More importantly, Kaplan–Meier survival analyses clearly showed that patients with high ALDOA or high DDX5 in expression in primary CRC tissues had shorter OS and DFS than patients with low ALDOA or low DDX5 expressions. Univariate and multivariate Cox regression analyses showed that serum CA19-9, liver metastasis, and ALDOA/DDX5 combination was an independent prognostic factor for OS, and serum CA19-9, liver metastasis, ALDOA were independent prognostic factors for DFS. Notably, multivariate Cox regression analyses showed that hazard ratio and p-value from multivariate Cox regression analyses reveals that ALDOA/DDX5 combination was more effective for predicting postoperative OS of CCR patients. Of note, dynamic proteomic analysis has recently identified ALDOA as a novel biomarker of CRC prognosis29 and DDX5 was reported as a transcriptional co-activator in tumor development;30,31 however, detailed information on the prognostic value of ALDOA and DDX5 and its expression characteristics in liver metastatic CRC tissues has not been reported.

To the best of our knowledge, our study is the first to demonstrate the prognostic value of ALDOA, DDX5, and ALDOA/DDX5 combination as an independent prognostic factor for OS and DFS in CRC patients after surgery.
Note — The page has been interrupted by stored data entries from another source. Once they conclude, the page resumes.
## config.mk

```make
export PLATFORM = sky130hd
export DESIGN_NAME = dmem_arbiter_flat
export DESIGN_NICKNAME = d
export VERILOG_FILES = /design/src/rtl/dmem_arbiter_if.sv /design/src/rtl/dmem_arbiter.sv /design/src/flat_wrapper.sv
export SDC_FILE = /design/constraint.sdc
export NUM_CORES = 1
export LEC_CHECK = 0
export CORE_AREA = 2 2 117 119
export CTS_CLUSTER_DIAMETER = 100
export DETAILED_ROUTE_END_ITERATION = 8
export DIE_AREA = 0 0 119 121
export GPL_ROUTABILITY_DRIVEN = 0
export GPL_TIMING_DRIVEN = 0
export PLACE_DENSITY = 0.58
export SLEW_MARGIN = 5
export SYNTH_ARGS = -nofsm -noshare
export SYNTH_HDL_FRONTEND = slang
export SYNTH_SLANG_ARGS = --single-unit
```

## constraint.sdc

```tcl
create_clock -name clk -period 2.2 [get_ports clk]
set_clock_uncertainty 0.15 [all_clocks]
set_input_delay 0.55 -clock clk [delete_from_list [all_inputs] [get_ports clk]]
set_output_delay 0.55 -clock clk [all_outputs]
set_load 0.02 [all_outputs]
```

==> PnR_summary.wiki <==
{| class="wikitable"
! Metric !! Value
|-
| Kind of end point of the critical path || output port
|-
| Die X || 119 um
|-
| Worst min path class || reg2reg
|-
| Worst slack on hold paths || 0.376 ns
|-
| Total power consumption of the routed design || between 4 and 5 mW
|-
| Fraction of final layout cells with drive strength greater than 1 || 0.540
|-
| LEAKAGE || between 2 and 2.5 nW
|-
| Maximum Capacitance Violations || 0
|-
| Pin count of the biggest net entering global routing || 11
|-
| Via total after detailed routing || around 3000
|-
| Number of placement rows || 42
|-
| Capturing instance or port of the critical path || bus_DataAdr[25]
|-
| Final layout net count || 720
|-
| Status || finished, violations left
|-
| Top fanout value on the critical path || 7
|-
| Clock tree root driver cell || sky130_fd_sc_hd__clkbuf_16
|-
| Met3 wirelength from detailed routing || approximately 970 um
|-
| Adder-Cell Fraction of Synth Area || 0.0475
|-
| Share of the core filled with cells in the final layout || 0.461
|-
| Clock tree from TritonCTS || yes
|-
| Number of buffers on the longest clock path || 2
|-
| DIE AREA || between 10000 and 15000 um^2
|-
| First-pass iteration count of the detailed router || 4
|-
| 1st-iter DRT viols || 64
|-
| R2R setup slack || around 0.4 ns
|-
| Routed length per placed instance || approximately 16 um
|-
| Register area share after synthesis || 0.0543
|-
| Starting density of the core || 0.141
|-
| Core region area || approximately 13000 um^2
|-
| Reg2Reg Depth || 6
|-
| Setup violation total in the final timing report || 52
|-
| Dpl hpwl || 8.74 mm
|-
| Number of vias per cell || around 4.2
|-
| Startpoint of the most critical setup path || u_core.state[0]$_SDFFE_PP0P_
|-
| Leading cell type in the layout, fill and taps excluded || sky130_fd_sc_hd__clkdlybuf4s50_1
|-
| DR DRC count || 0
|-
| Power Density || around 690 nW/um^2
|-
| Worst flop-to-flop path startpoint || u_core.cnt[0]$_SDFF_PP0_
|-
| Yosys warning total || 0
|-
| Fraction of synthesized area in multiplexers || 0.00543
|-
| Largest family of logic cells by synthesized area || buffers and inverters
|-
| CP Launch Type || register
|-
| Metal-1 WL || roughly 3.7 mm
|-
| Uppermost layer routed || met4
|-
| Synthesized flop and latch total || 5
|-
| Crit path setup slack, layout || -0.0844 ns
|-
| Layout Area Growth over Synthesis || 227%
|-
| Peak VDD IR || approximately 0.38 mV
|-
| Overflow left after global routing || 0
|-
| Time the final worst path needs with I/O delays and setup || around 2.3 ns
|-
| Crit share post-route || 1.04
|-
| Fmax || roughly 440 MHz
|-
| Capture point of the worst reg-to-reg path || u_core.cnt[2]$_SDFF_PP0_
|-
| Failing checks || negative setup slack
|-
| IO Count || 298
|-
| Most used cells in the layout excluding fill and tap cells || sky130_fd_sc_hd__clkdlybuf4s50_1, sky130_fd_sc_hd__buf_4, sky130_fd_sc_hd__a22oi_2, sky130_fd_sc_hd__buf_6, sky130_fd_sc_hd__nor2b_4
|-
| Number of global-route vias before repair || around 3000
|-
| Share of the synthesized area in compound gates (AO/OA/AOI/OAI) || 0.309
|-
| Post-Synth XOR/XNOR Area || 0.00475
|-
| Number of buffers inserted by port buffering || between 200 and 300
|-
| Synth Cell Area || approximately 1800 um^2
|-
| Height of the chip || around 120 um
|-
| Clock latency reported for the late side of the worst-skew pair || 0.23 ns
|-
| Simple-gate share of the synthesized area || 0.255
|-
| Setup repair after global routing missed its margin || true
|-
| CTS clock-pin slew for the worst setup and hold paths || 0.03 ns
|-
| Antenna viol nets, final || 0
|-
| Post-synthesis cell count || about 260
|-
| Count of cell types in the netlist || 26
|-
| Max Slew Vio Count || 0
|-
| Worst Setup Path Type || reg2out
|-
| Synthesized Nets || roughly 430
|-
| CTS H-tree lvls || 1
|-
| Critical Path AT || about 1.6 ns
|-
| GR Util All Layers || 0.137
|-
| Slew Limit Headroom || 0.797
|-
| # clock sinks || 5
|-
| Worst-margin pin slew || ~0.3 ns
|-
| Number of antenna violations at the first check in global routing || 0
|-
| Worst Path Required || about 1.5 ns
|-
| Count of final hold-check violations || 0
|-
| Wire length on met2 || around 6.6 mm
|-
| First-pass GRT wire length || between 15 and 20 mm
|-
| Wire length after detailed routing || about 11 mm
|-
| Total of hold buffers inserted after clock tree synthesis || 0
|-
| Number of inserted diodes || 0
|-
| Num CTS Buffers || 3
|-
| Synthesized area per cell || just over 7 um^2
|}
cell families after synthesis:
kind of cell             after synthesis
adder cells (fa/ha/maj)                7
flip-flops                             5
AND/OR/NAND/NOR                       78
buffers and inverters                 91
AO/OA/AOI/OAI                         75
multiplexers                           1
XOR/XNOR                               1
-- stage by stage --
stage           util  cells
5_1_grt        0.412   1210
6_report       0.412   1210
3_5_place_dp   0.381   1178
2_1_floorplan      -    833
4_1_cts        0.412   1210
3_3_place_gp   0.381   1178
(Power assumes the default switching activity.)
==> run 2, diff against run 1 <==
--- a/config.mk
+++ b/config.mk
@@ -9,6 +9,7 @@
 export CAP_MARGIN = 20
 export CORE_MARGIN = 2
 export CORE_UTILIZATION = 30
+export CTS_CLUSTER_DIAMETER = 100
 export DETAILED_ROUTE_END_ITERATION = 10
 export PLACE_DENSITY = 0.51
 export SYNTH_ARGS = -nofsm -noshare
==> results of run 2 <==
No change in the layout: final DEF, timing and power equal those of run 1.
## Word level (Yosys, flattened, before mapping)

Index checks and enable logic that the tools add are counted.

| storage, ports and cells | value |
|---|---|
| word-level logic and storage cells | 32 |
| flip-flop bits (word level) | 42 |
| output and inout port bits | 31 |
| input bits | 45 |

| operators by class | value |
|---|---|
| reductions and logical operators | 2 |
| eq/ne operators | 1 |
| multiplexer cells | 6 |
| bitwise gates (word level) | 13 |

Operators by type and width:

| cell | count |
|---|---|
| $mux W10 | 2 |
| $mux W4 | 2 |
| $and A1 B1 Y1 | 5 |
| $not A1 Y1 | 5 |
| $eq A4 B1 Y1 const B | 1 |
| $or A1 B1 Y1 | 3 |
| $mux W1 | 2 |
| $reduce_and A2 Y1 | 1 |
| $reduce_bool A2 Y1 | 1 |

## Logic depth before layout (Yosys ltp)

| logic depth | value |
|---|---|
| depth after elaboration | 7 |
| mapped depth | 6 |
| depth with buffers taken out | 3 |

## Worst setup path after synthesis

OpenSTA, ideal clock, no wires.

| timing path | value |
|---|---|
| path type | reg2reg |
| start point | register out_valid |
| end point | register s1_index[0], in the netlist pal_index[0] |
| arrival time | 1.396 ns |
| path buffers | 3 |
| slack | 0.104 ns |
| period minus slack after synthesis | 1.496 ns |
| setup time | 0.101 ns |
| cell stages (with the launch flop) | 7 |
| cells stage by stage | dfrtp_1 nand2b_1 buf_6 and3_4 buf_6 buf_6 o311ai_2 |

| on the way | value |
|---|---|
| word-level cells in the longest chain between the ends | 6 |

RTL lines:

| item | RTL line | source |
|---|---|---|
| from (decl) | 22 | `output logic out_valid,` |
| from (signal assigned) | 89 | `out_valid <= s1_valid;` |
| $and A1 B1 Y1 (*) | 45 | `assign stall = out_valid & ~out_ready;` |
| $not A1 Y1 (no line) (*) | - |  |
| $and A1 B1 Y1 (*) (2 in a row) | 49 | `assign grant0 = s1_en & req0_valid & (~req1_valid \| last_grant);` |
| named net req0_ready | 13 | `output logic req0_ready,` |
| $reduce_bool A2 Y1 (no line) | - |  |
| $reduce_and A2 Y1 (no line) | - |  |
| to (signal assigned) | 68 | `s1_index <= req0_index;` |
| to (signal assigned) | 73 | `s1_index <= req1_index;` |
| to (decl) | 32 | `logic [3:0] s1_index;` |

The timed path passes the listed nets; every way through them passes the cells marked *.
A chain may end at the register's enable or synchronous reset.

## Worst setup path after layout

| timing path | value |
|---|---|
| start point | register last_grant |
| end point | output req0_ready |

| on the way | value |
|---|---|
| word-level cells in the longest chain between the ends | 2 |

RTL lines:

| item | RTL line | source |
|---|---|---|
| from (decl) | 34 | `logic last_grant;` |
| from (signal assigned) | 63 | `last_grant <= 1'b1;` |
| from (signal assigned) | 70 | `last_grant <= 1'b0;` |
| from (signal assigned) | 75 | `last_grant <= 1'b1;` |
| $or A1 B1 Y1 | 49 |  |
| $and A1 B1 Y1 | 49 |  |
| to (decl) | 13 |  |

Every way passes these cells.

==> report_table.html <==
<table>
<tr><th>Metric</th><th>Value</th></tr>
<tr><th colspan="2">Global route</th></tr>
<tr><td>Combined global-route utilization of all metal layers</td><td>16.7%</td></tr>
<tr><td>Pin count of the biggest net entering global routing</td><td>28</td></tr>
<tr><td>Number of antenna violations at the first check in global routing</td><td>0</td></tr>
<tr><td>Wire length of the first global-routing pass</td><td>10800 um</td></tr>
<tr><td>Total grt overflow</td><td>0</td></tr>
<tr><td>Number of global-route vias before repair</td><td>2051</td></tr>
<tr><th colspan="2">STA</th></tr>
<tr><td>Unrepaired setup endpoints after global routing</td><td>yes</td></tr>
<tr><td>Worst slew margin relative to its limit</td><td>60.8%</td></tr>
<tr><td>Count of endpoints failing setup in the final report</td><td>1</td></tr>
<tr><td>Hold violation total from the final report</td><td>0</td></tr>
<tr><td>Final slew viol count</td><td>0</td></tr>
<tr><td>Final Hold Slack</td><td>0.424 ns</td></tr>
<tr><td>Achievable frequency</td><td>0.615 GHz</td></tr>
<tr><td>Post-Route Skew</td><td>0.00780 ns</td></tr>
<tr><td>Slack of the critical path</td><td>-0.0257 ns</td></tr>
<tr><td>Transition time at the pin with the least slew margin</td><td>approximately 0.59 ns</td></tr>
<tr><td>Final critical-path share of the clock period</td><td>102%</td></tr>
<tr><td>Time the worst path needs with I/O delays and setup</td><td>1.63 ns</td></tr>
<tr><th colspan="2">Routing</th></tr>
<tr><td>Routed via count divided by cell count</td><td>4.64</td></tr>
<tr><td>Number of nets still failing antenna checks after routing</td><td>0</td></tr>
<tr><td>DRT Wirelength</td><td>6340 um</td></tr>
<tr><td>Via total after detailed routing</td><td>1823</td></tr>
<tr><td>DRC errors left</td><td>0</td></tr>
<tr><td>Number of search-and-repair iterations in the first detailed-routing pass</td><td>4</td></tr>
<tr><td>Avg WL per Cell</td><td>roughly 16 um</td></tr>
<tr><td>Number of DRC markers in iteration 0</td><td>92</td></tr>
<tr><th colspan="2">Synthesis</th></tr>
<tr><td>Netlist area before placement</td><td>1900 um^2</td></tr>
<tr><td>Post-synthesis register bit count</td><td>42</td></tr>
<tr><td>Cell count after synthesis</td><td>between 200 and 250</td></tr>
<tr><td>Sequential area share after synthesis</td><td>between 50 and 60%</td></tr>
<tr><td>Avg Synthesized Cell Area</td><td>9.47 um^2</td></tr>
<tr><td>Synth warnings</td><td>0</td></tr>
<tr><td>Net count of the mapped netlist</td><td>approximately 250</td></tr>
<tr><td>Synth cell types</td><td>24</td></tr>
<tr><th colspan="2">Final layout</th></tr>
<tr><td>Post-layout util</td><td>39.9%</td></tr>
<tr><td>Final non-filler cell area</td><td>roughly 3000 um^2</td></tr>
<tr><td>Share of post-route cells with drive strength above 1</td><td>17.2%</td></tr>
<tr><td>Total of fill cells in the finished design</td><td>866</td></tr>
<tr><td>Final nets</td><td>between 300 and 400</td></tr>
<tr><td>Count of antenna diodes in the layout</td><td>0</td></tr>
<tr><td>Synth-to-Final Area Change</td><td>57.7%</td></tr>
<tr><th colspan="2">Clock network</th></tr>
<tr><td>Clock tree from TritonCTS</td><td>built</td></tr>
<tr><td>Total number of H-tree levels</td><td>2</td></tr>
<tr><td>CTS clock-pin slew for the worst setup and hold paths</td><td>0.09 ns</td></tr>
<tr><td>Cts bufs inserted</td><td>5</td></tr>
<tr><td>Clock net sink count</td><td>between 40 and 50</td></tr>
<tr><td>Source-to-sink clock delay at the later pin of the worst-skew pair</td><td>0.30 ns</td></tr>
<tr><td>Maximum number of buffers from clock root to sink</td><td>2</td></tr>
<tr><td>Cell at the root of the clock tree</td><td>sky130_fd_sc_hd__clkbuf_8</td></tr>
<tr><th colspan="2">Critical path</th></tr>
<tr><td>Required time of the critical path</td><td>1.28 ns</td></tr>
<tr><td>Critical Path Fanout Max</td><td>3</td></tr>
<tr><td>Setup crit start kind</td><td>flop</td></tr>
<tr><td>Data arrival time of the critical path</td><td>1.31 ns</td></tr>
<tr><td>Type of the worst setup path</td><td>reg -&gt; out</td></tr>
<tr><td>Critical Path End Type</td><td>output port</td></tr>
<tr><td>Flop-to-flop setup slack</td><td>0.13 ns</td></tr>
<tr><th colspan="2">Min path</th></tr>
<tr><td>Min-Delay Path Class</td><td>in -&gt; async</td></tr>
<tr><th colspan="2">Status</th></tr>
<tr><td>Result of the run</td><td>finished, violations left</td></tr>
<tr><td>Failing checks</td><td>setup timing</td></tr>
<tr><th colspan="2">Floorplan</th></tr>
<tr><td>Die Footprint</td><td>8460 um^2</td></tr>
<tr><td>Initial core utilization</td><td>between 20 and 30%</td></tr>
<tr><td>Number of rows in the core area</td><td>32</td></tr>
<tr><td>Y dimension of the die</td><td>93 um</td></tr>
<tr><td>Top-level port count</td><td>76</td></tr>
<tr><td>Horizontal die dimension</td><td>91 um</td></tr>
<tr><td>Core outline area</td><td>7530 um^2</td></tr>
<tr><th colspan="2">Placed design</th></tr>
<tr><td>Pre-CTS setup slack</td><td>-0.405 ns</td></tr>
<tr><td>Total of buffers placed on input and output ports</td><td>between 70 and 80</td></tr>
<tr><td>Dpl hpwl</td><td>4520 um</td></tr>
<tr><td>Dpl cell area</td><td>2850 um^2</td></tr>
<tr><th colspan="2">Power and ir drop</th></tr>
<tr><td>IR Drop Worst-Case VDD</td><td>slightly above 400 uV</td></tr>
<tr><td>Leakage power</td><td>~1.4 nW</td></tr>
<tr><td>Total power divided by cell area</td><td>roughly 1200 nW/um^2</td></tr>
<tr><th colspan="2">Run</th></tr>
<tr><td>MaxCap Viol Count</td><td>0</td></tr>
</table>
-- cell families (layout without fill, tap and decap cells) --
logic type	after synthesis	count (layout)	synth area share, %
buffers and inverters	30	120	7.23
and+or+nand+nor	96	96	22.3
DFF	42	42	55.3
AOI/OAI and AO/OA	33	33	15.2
Furthermore, ALDOA and or ALDOA/DDX 5 combined with serum CA19-9, liver metastasis may effectively predict outcome of CRC patients.

Conclusion

The present study clearly demonstrates that ALDOA and DDX5 protein are highly expressed in CRC tumor and liver metastatic CRC tissues compared with normal glandular epithelium tissues, and that increased expression of ALDOA and DDX5 in CRC tissues may indicate poor prognosis in patients after surgery. Therefore, our findings indicate that ALDOA and DDX5 are potential biomarkers for CRC, and may represent a useful approach to the prediction of OS and DFS in CRC patients after surgery.